Thursday, June 4, 2009

Faux Content

Bad content is proliferating on the web like the newly planted mint in my garden. It seems that everyone is happy to share content freely with others, just not very good content.

Here are some examples.

I was invited to a virtual trade show recently. The good news is that the cost to me monetarily was zero. The bad news is that I was treated to a boatload of content for which I had absolutely no use. The presentation I attended was full of research that looked intriguing at first because it had a lot of interesting mathematical equations and research terms but ultimately it simply confirmed what I knew on the basis of common sense. (Not to mention the fact that the "presenters" were sponsors.) The vendor "brochures" contained the same stuff that I wouldn't pick up at a regular trade show, and the chat session I attended was full of questions like, "How do I turn off my pop-up windows?"

Then today while I was browsing Twitter, I was directed by a fellow Tweeter to a YouTube video that was described as "deeply inspiring." What the guy in the video essentially said was "Do what's right, not just what's expedient." Wow. I don't think I've ever heard anyone say something like that before. I truly was hit the stop button and check my email instead.

My final example comes from a well known technology website that offers "White Paper Membership." This was the most disappointing experience of all because after I reluctantly gave them my name and email address, what I received in return was a recent white paper that could have been written almost a decade ago. It was chock full of generalities and sorely lacking in specific examples and useful information.

I think part of the reason this content problem is starting to become more prominent is that we have begun to devalue "intellectual capital." We've operated on the assumption that you can get content for free for quite a while now and as "crowdsourcing" has gained in prominence we have become less and less willing to pay for content. I think that subject matter experts are now starting to realize that giving away a lot of content for free doesn't necessarily result in a sale down the line so they're pulling back on what they provide gratis.

Of course there are exceptions and daily I find things on the web for free that are fantastic, but I think what we'll see more of in the future are micro payments for truly useful content. I used to think that I'd never (or very rarely) pay for content on the web but I've been fooling myself that I'm getting something for nothing when in fact, I've been emptying my "time and attention" wallet to pay dearly for faux content.


  1. I think the problem you've identified is fine-tuning the noise to find the content that meets your needs and expectations. Everyone is in a different place with his or her learning. I also think we're seeing the rise of micro-learning: digesting chunks of bite-size, dare I say it--byte size, relevant content that people can apply quickly. We’ve seen the rise of micro-interactions and micro-volunteering it’s only natural that micro-learning follow.
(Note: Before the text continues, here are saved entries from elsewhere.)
This is an optimization exercise on Yosys and OpenROAD, whose aim is small area, not a production implementation. Where RTL was checked, it was by simulation tests only, not by an equivalence proof against the original.

==> flow/design.v (excerpt) <==
module CORDIC_COS_SIN #(
    parameter DATA_WIDTH = 16,
    parameter PHASE_WIDTH = 32,
    parameter STAGE = 16
) (
    input clk,
    input rst,
    input en,
    input mode,
    input signed [DATA_WIDTH-1:0] x0,
    input signed [DATA_WIDTH-1:0] y0,
    input signed [PHASE_WIDTH-1:0] phase,
    output valid,
    output [DATA_WIDTH:0] cos,
    output [DATA_WIDTH:0] sin
);
Settings: LEC_CHECK=0, ABC_AREA=1, CAP_MARGIN=20, CORE_MARGIN=2, CORE_UTILIZATION=55, CTS_BUF_LIST=sky130_fd_sc_hd__clkbuf_4 sky130_fd_sc_hd__clkbuf_8, CTS_CLUSTER_DIAMETER=60, CTS_CLUSTER_SIZE=30, GPL_TIMING_DRIVEN=0, SLEW_MARGIN=20; clock period 5.0 ns.
run.sh (not shown) runs the stock make flow with config.mk's settings and CLKGATE_MAP_FILE= SYNTH_SCRIPT=/design/flow/synth_recipe.tcl, a recipe that flattens the netlist after the stock synthesis.
The starting point completed with no timing, DRC or antenna violations.
What follows belongs to an exercise in optimizing a design on an open flow for small area; a production flow would make more cautious choices. In this exercise RTL edits were held to simulation tests only and were not proved equivalent to the original. Power figures rest on the tool's default switching activity, not on a simulated workload.

`flow/config.mk`:
```
export PLATFORM = sky130hd
export DESIGN_NAME = UI_Generator
export DESIGN_NICKNAME = UI_Generator
export VERILOG_FILES = /design/flow/design.v
export SDC_FILE = /design/flow/constraint.sdc
export NUM_CORES = 4
export LEC_CHECK = 0
export CAP_MARGIN = 20
export CORE_MARGIN = 2
export CORE_UTILIZATION = 40
export SLEW_MARGIN = 20
```
`flow/constraint.sdc`:
```
create_clock -name core_clock -period 40.0 [get_ports {clk}]
set_input_delay 8.0000 -clock core_clock [delete_from_list [all_inputs] [get_ports {clk}]]
set_output_delay 8.0000 -clock core_clock [all_outputs]
set_load 0.01 [all_outputs]
```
    In my opinion, the other issue you addressed is one that SMEs have faced for a long time: abundance mentality versus scarcity mentality. I don’t think that many SMEs have learned how to add value to their networks with social media yet. I am not willing to pay for content unless I’ve sampled it first, trust the author and see that it will add value. I won’t give my email for a free ebook or white paper either. (Neither will 49 people out of 50 according to figures from David Meerman Scott, author of World Wide Rave.) On the other hand, if a SME shares free valuable content with me, I’ll look for ways to share it with my network and possibly even hire them for my association. If they give it to me repeatedly, then I’ll become their evangelist. If they horde that intellectual capital they’ll reap what they sow, nothing.

  2. Jeff, thanks so much for your comment. I agree that if you horde intellectual capital you'll miss a lot of opportunities -- that's why I give away a lot of it for free. I do more of that in-person than online, but I definitely do it. My upcoming half-day workshop at WEC is one example. And of course I donated the 5000 word briefing paper on the Four Elements of Strategic Value to MPI. And I know you do the same generous sharing because I've followed you online enough to know that you are VERY generous with your content sharing and it is top notch.

    I do think, though, that SMEs who make their entire living off of the development and delivery of content have to find some workable models for content sharing and it's Terra Incognita for those who are just discovering how to do that online.

    I'd be VERY interested to know the circumstances under which you have hired people for your association on the basis of reviewing their free content online and what form that content took. It would be really helpful to know about that link between online content sharing and ultimately being engaged in a real assignment. That could encourage lots more people to do a lot more sharing!